The One Health approach aims to sustainably balance and optimize the health of people, animals, ecosystems and the wider environment. It mobilizes multiple sectors, disciplines and communities to work together to foster well-being and tackle threats to health and ecosystems. And it addresses the collective need for clean water, energy and air, safe and nutritious food, action on climate change, and contributing to sustainable development. Work to tackle the challenges of human, animal and ecosystem health using a more integrated approach has seen significant progress in recent years, further accelerated by the devastating COVID-19 pandemic and the need to prevent such events that often emerge at the human-animal-environment interface.

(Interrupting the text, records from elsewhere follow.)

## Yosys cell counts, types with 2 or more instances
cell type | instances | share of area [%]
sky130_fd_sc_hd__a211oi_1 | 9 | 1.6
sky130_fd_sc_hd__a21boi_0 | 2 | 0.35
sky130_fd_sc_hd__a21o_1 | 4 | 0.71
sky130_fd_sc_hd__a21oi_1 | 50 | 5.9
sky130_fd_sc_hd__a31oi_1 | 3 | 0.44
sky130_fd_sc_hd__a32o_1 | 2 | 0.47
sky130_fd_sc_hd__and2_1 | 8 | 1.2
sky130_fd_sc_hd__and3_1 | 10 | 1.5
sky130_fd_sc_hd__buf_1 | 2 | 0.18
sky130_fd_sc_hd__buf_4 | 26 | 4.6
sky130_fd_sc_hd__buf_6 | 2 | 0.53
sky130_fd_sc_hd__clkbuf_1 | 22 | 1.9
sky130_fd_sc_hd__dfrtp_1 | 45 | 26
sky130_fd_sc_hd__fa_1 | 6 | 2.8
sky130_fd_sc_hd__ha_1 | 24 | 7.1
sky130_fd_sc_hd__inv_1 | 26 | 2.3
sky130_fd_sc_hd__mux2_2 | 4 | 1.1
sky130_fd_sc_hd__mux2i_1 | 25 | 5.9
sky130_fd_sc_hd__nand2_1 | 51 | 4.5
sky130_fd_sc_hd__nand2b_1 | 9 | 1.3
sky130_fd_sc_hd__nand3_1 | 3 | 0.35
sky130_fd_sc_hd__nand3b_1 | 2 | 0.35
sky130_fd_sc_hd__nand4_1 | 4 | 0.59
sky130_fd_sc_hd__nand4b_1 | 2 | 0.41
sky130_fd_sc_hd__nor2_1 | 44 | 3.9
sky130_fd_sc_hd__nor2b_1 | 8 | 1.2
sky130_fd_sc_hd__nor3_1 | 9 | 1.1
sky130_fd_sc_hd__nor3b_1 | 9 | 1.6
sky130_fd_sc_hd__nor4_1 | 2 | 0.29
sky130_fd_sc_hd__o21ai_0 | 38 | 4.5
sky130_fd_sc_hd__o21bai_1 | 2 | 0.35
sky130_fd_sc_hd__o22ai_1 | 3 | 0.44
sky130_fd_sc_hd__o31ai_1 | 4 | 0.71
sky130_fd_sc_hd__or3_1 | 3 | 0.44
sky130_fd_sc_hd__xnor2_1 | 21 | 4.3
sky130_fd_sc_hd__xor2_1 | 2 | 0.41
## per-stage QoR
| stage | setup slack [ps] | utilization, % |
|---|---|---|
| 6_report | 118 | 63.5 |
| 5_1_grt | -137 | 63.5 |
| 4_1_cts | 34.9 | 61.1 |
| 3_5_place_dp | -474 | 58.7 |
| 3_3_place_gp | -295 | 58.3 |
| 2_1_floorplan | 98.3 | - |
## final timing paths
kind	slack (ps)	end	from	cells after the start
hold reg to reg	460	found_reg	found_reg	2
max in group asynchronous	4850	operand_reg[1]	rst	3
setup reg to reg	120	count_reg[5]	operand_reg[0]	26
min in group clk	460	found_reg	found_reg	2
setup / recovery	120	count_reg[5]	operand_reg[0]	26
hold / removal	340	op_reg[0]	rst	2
[src/rtl/pos_sub_chunk.sv]
// Combinational CHUNK-bit slice of a rippled subtraction: d = x - y - bin,
// bout set when the slice needed to borrow from the next one up.
module pos_sub_chunk #(
    parameter int CHUNK = 4
) (
    input  logic [CHUNK-1:0] x,
    input  logic [CHUNK-1:0] y,
    input  logic             bin,
    output logic [CHUNK-1:0] d,
    output logic             bout
);
    logic [CHUNK:0] diff_s;

    // Extra top bit of the widened difference is the borrow out.
    always_comb begin
        diff_s = {1'b0, x} - {1'b0, y} - {{CHUNK{1'b0}}, bin};
        d      = diff_s[CHUNK-1:0];
        bout   = diff_s[CHUNK];
    end
endmodule

[src/rtl/pos_sub_shifted_seq.sv]
// Multi-cycle c = a - (b << SHIFT), one CHUNK-bit slice per cycle with a
// rippled borrow; neg reports the borrow out of the top result bit.
module pos_sub_shifted_seq
    import pos_sub_shifted_seq_pkg::*;
#(
    parameter int N_BITS_L = 8,
    parameter int N_BITS_R = 8,
    parameter int SHIFT    = 0,
    parameter int CHUNK    = 4
) (
    input  logic                 clk,
    input  logic                 rst,
    pos_sub_shifted_seq_if.slave bus
);
    localparam int W   = max_i(N_BITS_L, N_BITS_R + SHIFT);
    localparam int CW  = (CHUNK < W) ? CHUNK : W;
    localparam int NCH = ceil_div(W, CW);
    localparam int LW  = W - (NCH - 1) * CW;
    localparam int LWI = (LW < CW) ? LW : 0;
    localparam int IW  = $clog2(NCH + 1);

    state_e          state_q;
    logic [IW-1:0]   idx_q;
    logic            borrow_q;
    logic [W-1:0]    a_q;
    logic [W-1:0]    b_q;
    logic [W-1:0]    c_q;
    logic            neg_q;
    logic            in_ready_q;
    logic            out_valid_q;

    logic [W-1:0]    a_ext_s;
    logic [W-1:0]    b_ext_s;
    logic [CW-1:0]   x_s;
    logic [CW-1:0]   y_s;
    logic [CW-1:0]   d_s;
    logic            bout_s;
    logic            last_s;
    logic            last_borrow_s;
    logic [W-1:0]    c_d;

    // Zero-extend operands to W; shifted b leaves its low SHIFT bits clear.
    always_comb begin
        a_ext_s = W'(bus.a);
        b_ext_s = W'(bus.b) << SHIFT;
    end

    // Select the active slice of the captured operands.
    always_comb begin
        x_s = '0;
        y_s = '0;
        for (int i = 0; i < W; i++) begin
            if (i / CW == int'(idx_q)) begin
                x_s[i % CW] = a_q[i];
                y_s[i % CW] = b_q[i];
            end else begin
                x_s[i % CW] = x_s[i % CW];
            end
        end
    end

    pos_sub_chunk #(.CHUNK(CW)) u_chunk (
        .x    (x_s),
        .y    (y_s),
        .bin  (borrow_q),
        .d    (d_s),
        .bout (bout_s)
    );

    // Merge the slice result; a short last slice takes its borrow from bit LW,
    // since its zero padding makes every bit above LW a copy of the borrow.
    always_comb begin
        c_d    = c_q;
        last_s = (idx_q == IW'(NCH - 1));
        for (int i = 0; i < W; i++) begin
            if (i / CW == int'(idx_q)) begin
                c_d[i] = d_s[i % CW];
            end else begin
                c_d[i] = c_q[i];
            end
        end
        if (LW == CW) begin
            last_borrow_s = bout_s;
        end else begin
            last_borrow_s = d_s[LWI];
        end
    end

    // Control FSM with registered handshake outputs and result.
    always_ff @(posedge clk) begin
        if (rst) begin
            state_q     <= ST_IDLE;
            idx_q       <= '0;
            borrow_q    <= 1'b0;
            a_q         <= '0;
            b_q         <= '0;
            c_q         <= '0;
            neg_q       <= 1'b0;
            in_ready_q  <= 1'b1;
            out_valid_q <= 1'b0;
        end else begin
            case (state_q)
                ST_IDLE: begin
                    if (bus.in_valid) begin
                        a_q        <= a_ext_s;
                        b_q        <= b_ext_s;
                        idx_q      <= '0;
                        borrow_q   <= 1'b0;
                        in_ready_q <= 1'b0;
                        state_q    <= ST_RUN;
                    end
                end
                ST_RUN: begin
                    c_q      <= c_d;
                    borrow_q <= bout_s;
                    if (last_s) begin
                        neg_q       <= last_borrow_s;
                        out_valid_q <= 1'b1;
                        state_q     <= ST_DONE;
                    end else begin
                        idx_q <= idx_q + IW'(1);
                    end
                end
                ST_DONE: begin
                    if (bus.out_ready) begin
                        out_valid_q <= 1'b0;
                        in_ready_q  <= 1'b1;
                        state_q     <= ST_IDLE;
                    end
                end
                default: begin
                    state_q     <= ST_IDLE;
                    in_ready_q  <= 1'b1;
                    out_valid_q <= 1'b0;
                end
            endcase
        end
    end

    assign bus.in_ready  = in_ready_q;
    assign bus.out_valid = out_valid_q;
    assign bus.c         = c_q;
    assign bus.neg       = neg_q;

endmodule
### src/rtl/msx_layout_sequencer_pkg.sv
// Shared MSX machine types used by the layout sequencer and slot decoder.
// Config-table entries, block table, slot map and SDRAM block geometry.
package msx_layout_sequencer_pkg;

  localparam int MAX_ENTRIES  = 16;
  localparam int SDRAM_BLOCKS = 2048;
  localparam int BLOCK_SHIFT  = 14;

  typedef enum logic [4:0] {
    CONFIG_NONE       = 5'd0,
    CONFIG_RAM        = 5'd1,
    CONFIG_RAM_MAPPER = 5'd2,
    CONFIG_BIOS       = 5'd3,
    CONFIG_FDC        = 5'd4,
    CONFIG_CART_A     = 5'd5,
    CONFIG_CART_B     = 5'd6,
    CONFIG_KBD_LAYOUT = 5'd7,
    CONFIG_ROM_MIRROR = 5'd8,
    CONFIG_IO_MIRROR  = 5'd9,
    CONFIG_MIRROR     = 5'd10
  } config_typ_t;

  typedef enum logic [3:0] {
    SLOT_TYP_NONE   = 4'd0,
    SLOT_TYP_RAM    = 4'd1,
    SLOT_TYP_MAPPER = 4'd2,
    SLOT_TYP_ROM    = 4'd3,
    SLOT_TYP_FDC    = 4'd4,
    SLOT_TYP_CART_A = 4'd5,
    SLOT_TYP_CART_B = 4'd6
  } slot_typ_t;

  typedef struct packed {
    config_typ_t typ;
    logic [3:0]  reference;
    logic [7:0]  block_count;
    logic [1:0]  slot;
    logic [1:0]  sub_slot;
    logic [1:0]  start_block;
    logic [27:0] store_address;
  } msx_config_t;

  typedef struct packed {
    logic [9:0]  block_count;
    logic [24:0] offset;
  } block_t;

  typedef struct packed {
    slot_typ_t  typ;
    logic [3:0] block_id;
    logic [1:0] offset;
  } mem_block_t;

  function automatic slot_typ_t cfg2slot_typ(
    input config_typ_t t
  );
    slot_typ_t r;
    case (t)
      CONFIG_RAM:        r = SLOT_TYP_RAM;
      CONFIG_RAM_MAPPER: r = SLOT_TYP_MAPPER;
      CONFIG_BIOS,
      CONFIG_KBD_LAYOUT,
      CONFIG_ROM_MIRROR,
      CONFIG_IO_MIRROR,
      CONFIG_MIRROR:     r = SLOT_TYP_ROM;
      CONFIG_FDC:        r = SLOT_TYP_FDC;
      CONFIG_CART_A:     r = SLOT_TYP_CART_A;
      CONFIG_CART_B:     r = SLOT_TYP_CART_B;
      default:           r = SLOT_TYP_NONE;
    endcase
    return r;
  endfunction

endpackage

### src/rtl/msx_layout_sequencer_if.sv
// Bus bundle of the layout sequencer: config BRAM read, DMA request,
// slot-map and block-table write ports.
interface msx_layout_sequencer_if;

  logic [3:0]  cfg_addr;
  logic [4:0]  cfg_typ;
  logic [3:0]  cfg_reference;
  logic [7:0]  cfg_block_count;
  logic [1:0]  cfg_slot;
  logic [1:0]  cfg_sub_slot;
  logic [1:0]  cfg_start_block;
  logic [27:0] cfg_store_address;

  logic        dma_req;
  logic [27:0] dma_src;
  logic [24:0] dma_dst;
  logic [21:0] dma_len;
  logic        dma_ack;

  logic        map_we;
  logic [1:0]  map_slot;
  logic [1:0]  map_sub;
  logic [1:0]  map_page;
  logic [3:0]  map_typ;
  logic [3:0]  map_block_id;
  logic [1:0]  map_offset;

  logic        blk_we;
  logic [3:0]  blk_ref;
  logic [9:0]  blk_count;
  logic [24:0] blk_offset;

  modport seq (
    output cfg_addr,
    input  cfg_typ, cfg_reference,
    input  cfg_block_count, cfg_slot,
    input  cfg_sub_slot, cfg_start_block,
    input  cfg_store_address,
    output dma_req, dma_src,
    output dma_dst, dma_len,
    input  dma_ack,
    output map_we, map_slot, map_sub,
    output map_page, map_typ,
    output map_block_id, map_offset,
    output blk_we, blk_ref,
    output blk_count, blk_offset
  );

  modport env (
    input  cfg_addr,
    output cfg_typ, cfg_reference,
    output cfg_block_count, cfg_slot,
    output cfg_sub_slot, cfg_start_block,
    output cfg_store_address,
    input  dma_req, dma_src,
    input  dma_dst, dma_len,
    output dma_ack,
    input  map_we, map_slot, map_sub,
    input  map_page, map_typ,
    input  map_block_id, map_offset,
    input  blk_we, blk_ref,
    input  blk_count, blk_offset
  );

endinterface

### src/rtl/msx_layout_sequencer.sv
// Walks the config table once per load, allocating SDRAM blocks,
// filling block table / slot map and scheduling DDR3 copies.
module msx_layout_sequencer
  import msx_layout_sequencer_pkg::*;
#(
  parameter int MAX_ENTRIES  = 16,
  parameter int SDRAM_BLOCKS = 2048
) (
  input  logic clk_sys,
  input  logic reset_n,
  input  logic start,
  msx_layout_sequencer_if.seq bus,
  output logic busy,
  output logic done,
  output logic error
);

  typedef enum logic [3:0] {
    S_IDLE,
    S_FETCH,
    S_WAIT,
    S_DECODE,
    S_ALLOC,
    S_MAP,
    S_DMA,
    S_NEXT,
    S_DONE,
    S_ERR
  } state_t;

  state_t      st;
  logic [3:0]  idx;
  logic [11:0] alloc;
  logic [11:0] base;
  msx_config_t ent;

  logic        alloc_typ;
  logic        mirror_typ;
  logic        dma_typ;
  logic [12:0] alloc_sum;
  logic        overflow;
  logic [8:0]  end_page;
  logic [1:0]  last_page;

  always_comb begin
    alloc_typ  = 1'b0;
    mirror_typ = 1'b0;
    dma_typ    = 1'b0;
    case (ent.typ)
      CONFIG_RAM,
      CONFIG_RAM_MAPPER: alloc_typ = 1'b1;
      CONFIG_BIOS,
      CONFIG_FDC,
      CONFIG_CART_A,
      CONFIG_CART_B: begin
        alloc_typ = 1'b1;
        dma_typ   = 1'b1;
      end
      CONFIG_KBD_LAYOUT,
      CONFIG_ROM_MIRROR,
      CONFIG_IO_MIRROR,
      CONFIG_MIRROR: mirror_typ = 1'b1;
      default: ;
    endcase
  end

  always_comb begin
    alloc_sum = {1'b0, alloc}
              + {5'b0, ent.block_count};
    overflow  = alloc_sum > 13'(SDRAM_BLOCKS);
    end_page  = {7'b0, ent.start_block}
              + {1'b0, ent.block_count}
              - 9'd1;
    // zero-length mirrors still get one slot-map write
    if (ent.block_count == 8'd0)
      last_page = ent.start_block;
    else if (end_page >= 9'd3)
      last_page = 2'd3;
    else
      last_page = end_page[1:0];
  end

  always_ff @(posedge clk_sys or negedge reset_n) begin
    if (!reset_n) begin
      st               <= S_IDLE;
      idx              <= '0;
      alloc            <= '0;
      base             <= '0;
      ent              <= '0;
      busy             <= 1'b0;
      done             <= 1'b0;
      error            <= 1'b0;
      bus.cfg_addr     <= '0;
      bus.dma_req      <= 1'b0;
      bus.dma_src      <= '0;
      bus.dma_dst      <= '0;
      bus.dma_len      <= '0;
      bus.map_we       <= 1'b0;
      bus.map_slot     <= '0;
      bus.map_sub      <= '0;
      bus.map_page     <= '0;
      bus.map_typ      <= '0;
      bus.map_block_id <= '0;
      bus.map_offset   <= '0;
      bus.blk_we       <= 1'b0;
      bus.blk_ref      <= '0;
      bus.blk_count    <= '0;
      bus.blk_offset   <= '0;
    end else begin
      unique case (st)
        S_IDLE: begin
          if (start) begin
            done         <= 1'b0;
            error        <= 1'b0;
            idx          <= '0;
            alloc        <= '0;
            busy         <= 1'b1;
            bus.cfg_addr <= '0;
            st           <= S_FETCH;
          end
        end
        S_FETCH: st <= S_WAIT;
        S_WAIT: begin
          ent.typ <= config_typ_t'(bus.cfg_typ);
          ent.reference     <= bus.cfg_reference;
          ent.block_count   <= bus.cfg_block_count;
          ent.slot          <= bus.cfg_slot;
          ent.sub_slot      <= bus.cfg_sub_slot;
          ent.start_block   <= bus.cfg_start_block;
          ent.store_address <= bus.cfg_store_address;
          st                <= S_DECODE;
        end
        S_DECODE: begin
          bus.map_slot     <= ent.slot;
          bus.map_sub      <= ent.sub_slot;
          bus.map_page     <= ent.start_block;
          bus.map_offset   <= '0;
          bus.map_block_id <= ent.reference;
          bus.map_typ      <= cfg2slot_typ(ent.typ);
          bus.blk_ref      <= ent.reference;
          bus.blk_count    <= {2'b0, ent.block_count};
          bus.blk_offset   <= 25'(alloc) << BLOCK_SHIFT;
          if (ent.typ == CONFIG_NONE) begin
            st <= S_DONE;
          end else if (alloc_typ) begin
            if (ent.block_count == 8'd0) begin
              st <= S_NEXT;
            end else if (overflow) begin
              st <= S_ERR;
            end else begin
              bus.blk_we <= 1'b1;
              st         <= S_ALLOC;
            end
          end else if (mirror_typ) begin
            bus.map_we <= 1'b1;
            st         <= S_MAP;
          end else begin
            st <= S_NEXT;
          end
        end
        S_ALLOC: begin
          bus.blk_we <= 1'b0;
          base       <= alloc;
          alloc      <= alloc_sum[11:0];
          bus.map_we <= 1'b1;
          st         <= S_MAP;
        end
        S_MAP: begin
          if (bus.map_page == last_page) begin
            bus.map_we <= 1'b0;
            if (dma_typ) begin
              bus.dma_req <= 1'b1;
              bus.dma_src <= ent.store_address;
              bus.dma_dst <= 25'(base) << BLOCK_SHIFT;
              bus.dma_len <= 22'(ent.block_count)
                             << BLOCK_SHIFT;
              st          <= S_DMA;
            end else begin
              st <= S_NEXT;
            end
          end else begin
            bus.map_page   <= bus.map_page + 2'd1;
            bus.map_offset <= bus.map_offset + 2'd1;
          end
        end
        S_DMA: begin
          if (bus.dma_ack) begin
            bus.dma_req <= 1'b0;
            st          <= S_NEXT;
          end
        end
        S_NEXT: begin
          if (idx == 4'(MAX_ENTRIES - 1)) begin
            idx <= '0;
            st  <= S_DONE;
          end else begin
            idx          <= idx + 4'd1;
            bus.cfg_addr <= idx + 4'd1;
            st           <= S_FETCH;
          end
        end
        S_DONE: begin
          done <= 1'b1;
          busy <= 1'b0;
          st   <= S_IDLE;
        end
        S_ERR: begin
          error <= 1'b1;
          done  <= 1'b1;
          busy  <= 1'b0;
          st    <= S_IDLE;
        end
        default: st <= S_IDLE;
      endcase
    end
  end

endmodule
`config.mk`:
```
export PLATFORM = sky130hd
export DESIGN_NAME = out_display_driver
export DESIGN_NICKNAME = d
export VERILOG_FILES = /design/src/rtl/out_display_driver.sv
export SDC_FILE = /design/constraint.sdc
export NUM_CORES = 1
export LEC_CHECK = 0
export CORE_ASPECT_RATIO = 0.9
export CORE_MARGIN = 4
export CORE_UTILIZATION = 52
export DETAILED_ROUTE_END_ITERATION = 7
export PLACE_DENSITY = 0.85
export SYNTH_ARGS = -nofsm -noshare
export SYNTH_HDL_FRONTEND = slang
export SYNTH_SLANG_ARGS = --single-unit
export TNS_END_PERCENT = 20
```
`constraint.sdc`:
```
create_clock -name clk -period 1.6 [get_ports clk]
set_input_delay 0.16 -clock clk [delete_from_list [all_inputs] [get_ports clk]]
set_output_delay 0.16 -clock clk [all_outputs]
set_load 0.03 [all_outputs]
```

At its annual executive meeting earlier this year, the Tripartite partnership for One Health, bringing together the Food and Agriculture Organization of the United Nations (FAO), the World Health Organization (WHO) and the World Organization for Animal Health (OIE), formally became the Quadripartite as they expanded their group to include a fourth body, the UN Environment Programme (UNEP) to ensure better integration of the environmental dimension into their One Health approach.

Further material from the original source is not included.